DESCRIPTION OF THE TASK: Using the listing below, retype exactly the lines starting at the one with "before gate mapping)**" and ending at the one with "- End point: reg cmd[0]", and include both.

DATASET:
===== src/rtl/pov_pkg.sv =====
package pov_pkg;

  localparam int ROT_RES   = 1024; // Angle slots per turn.
  localparam int THETA_W   = 10;
  localparam int SCAN_RATE = 32;   // Scan lines per panel half.
  localparam int RAD_W     = 5;
  localparam int NUM_ROWS  = 64;   // Pixels per column.
  localparam int RGB_RES   = 9;

  // One half of a panel column, one colour word per pixel.
  typedef logic [NUM_ROWS-1:0][RGB_RES-1:0] half_col_t;

  typedef struct packed {
    logic [RAD_W-1:0]    radius;
    logic [NUM_ROWS-1:0] column;
  } slot_t;

  typedef struct packed {
    logic               we;
    logic [THETA_W-1:0] addr;
    slot_t              data;
  } ram_req_t;

  typedef struct packed {
    slot_t arm1;
    slot_t arm0;
  } arm_pair_t;

  typedef struct packed {
    logic [RAD_W-1:0] col_num;
    half_col_t        lower; // Goes out on rgb0.
    half_col_t        upper; // Goes out on rgb1.
  } panel_col_t;

  typedef struct packed {
    logic [RGB_RES-1:0] rgb0;
    logic [RGB_RES-1:0] rgb1;
    logic [RAD_W-1:0]   addr;
    logic               sclk;
    logic               latch;
    logic               oe;
  } hub75_t;

endpackage

===== src/rtl/fb_arbiter.sv =====
module fb_arbiter
  import pov_pkg::*;
(
  input  logic     clk_in,
  input  logic     rst_in,
  input  logic     fetch_req,
  input  ram_req_t fetch_cmd,
  input  logic     host_req,
  input  ram_req_t host_cmd,
  output logic     fetch_gnt,
  output logic     host_gnt,
  output ram_req_t ram_cmd
);

  logic host_ok;

  // Host drops req the cycle after its grant, so skip it while granted.
  assign host_ok = host_req && !host_gnt;

  // Grant and command are registered together; the RAM sees the command
  // in the grant cycle, and the read data follows one cycle later.
  always_ff @(posedge clk_in) begin
    if (rst_in) begin
      fetch_gnt  <= 1'b0;
      host_gnt   <= 1'b0;
      ram_cmd.we <= 1'b0;
    end else begin
      fetch_gnt <= fetch_req;               // Fetcher always wins.
      host_gnt  <= host_ok && !fetch_req;
      if (fetch_req) begin
        ram_cmd    <= fetch_cmd;
        ram_cmd.we <= 1'b0;
      end else if (host_ok) begin
        ram_cmd <= host_cmd;
      end else begin
        ram_cmd.we <= 1'b0;                 // Idle cycle, no write.
      end
    end
  end

endmodule


===== config.mk =====
export PLATFORM = sky130hd
export DESIGN_NAME = fb_arbiter
export DESIGN_NICKNAME = d
export VERILOG_FILES = /design/src/rtl/pov_pkg.sv /design/src/rtl/fb_arbiter.sv
export SDC_FILE = /design/constraint.sdc
export NUM_CORES = 1
export LEC_CHECK = 0
export ABC_CLOCK_PERIOD_IN_PS = 6200
export BUFFER_PORTS_ARGS = -buffer_cell sky130_fd_sc_hd__buf_2
export CAP_MARGIN = 30
export CORE_MARGIN = 5
export CORE_UTILIZATION = 37
export DETAILED_ROUTE_END_ITERATION = 8
export PLACE_DENSITY = 0.76
export SLEW_MARGIN = 15
export SYNTH_ARGS = -nofsm -noshare
export SYNTH_HDL_FRONTEND = slang
export SYNTH_SLANG_ARGS = --single-unit
export TNS_END_PERCENT = 20

===== constraint.sdc =====
create_clock -name clk_in -period 6.2 [get_ports clk_in]
set_input_delay 1.24 -clock clk_in [delete_from_list [all_inputs] [get_ports clk_in]]
set_output_delay 1.24 -clock clk_in [all_outputs]
set_load 0.02 [all_outputs]
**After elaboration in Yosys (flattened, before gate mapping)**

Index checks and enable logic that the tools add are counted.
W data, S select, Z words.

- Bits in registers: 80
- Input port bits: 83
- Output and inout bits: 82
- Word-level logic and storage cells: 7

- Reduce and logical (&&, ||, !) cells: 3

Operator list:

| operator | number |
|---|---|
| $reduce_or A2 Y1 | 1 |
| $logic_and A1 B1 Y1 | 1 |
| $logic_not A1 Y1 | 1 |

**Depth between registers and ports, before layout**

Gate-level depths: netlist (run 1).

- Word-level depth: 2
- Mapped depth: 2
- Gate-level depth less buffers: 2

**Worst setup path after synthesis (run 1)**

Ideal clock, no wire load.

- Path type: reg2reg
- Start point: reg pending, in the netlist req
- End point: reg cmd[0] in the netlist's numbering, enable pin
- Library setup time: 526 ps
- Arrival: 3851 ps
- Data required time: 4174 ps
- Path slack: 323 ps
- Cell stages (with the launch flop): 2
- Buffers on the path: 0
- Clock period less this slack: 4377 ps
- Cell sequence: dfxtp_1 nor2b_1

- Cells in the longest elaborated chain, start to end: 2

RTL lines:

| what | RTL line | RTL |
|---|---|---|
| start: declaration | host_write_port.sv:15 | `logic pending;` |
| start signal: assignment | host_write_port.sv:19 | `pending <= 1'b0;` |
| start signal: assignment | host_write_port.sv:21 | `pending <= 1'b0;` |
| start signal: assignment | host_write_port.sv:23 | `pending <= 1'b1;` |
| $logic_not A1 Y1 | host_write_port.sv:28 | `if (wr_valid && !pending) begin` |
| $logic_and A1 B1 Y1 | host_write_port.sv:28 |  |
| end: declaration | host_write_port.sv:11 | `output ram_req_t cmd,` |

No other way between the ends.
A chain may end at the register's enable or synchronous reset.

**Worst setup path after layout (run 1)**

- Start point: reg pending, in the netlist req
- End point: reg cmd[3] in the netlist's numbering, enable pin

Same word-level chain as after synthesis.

ANSWER TO THIS EXERCISE:
**After elaboration in Yosys (flattened, before gate mapping)**

Index checks and enable logic that the tools add are counted.
W data, S select, Z words.

- Bits in registers: 80
- Input port bits: 83
- Output and inout bits: 82
- Word-level logic and storage cells: 7

- Reduce and logical (&&, ||, !) cells: 3

Operator list:

| operator | number |
|---|---|
| $reduce_or A2 Y1 | 1 |
| $logic_and A1 B1 Y1 | 1 |
| $logic_not A1 Y1 | 1 |

**Depth between registers and ports, before layout**

Gate-level depths: netlist (run 1).

- Word-level depth: 2
- Mapped depth: 2
- Gate-level depth less buffers: 2

**Worst setup path after synthesis (run 1)**

Ideal clock, no wire load.

- Path type: reg2reg
- Start point: reg pending, in the netlist req
- End point: reg cmd[0] in the netlist's numbering, enable pin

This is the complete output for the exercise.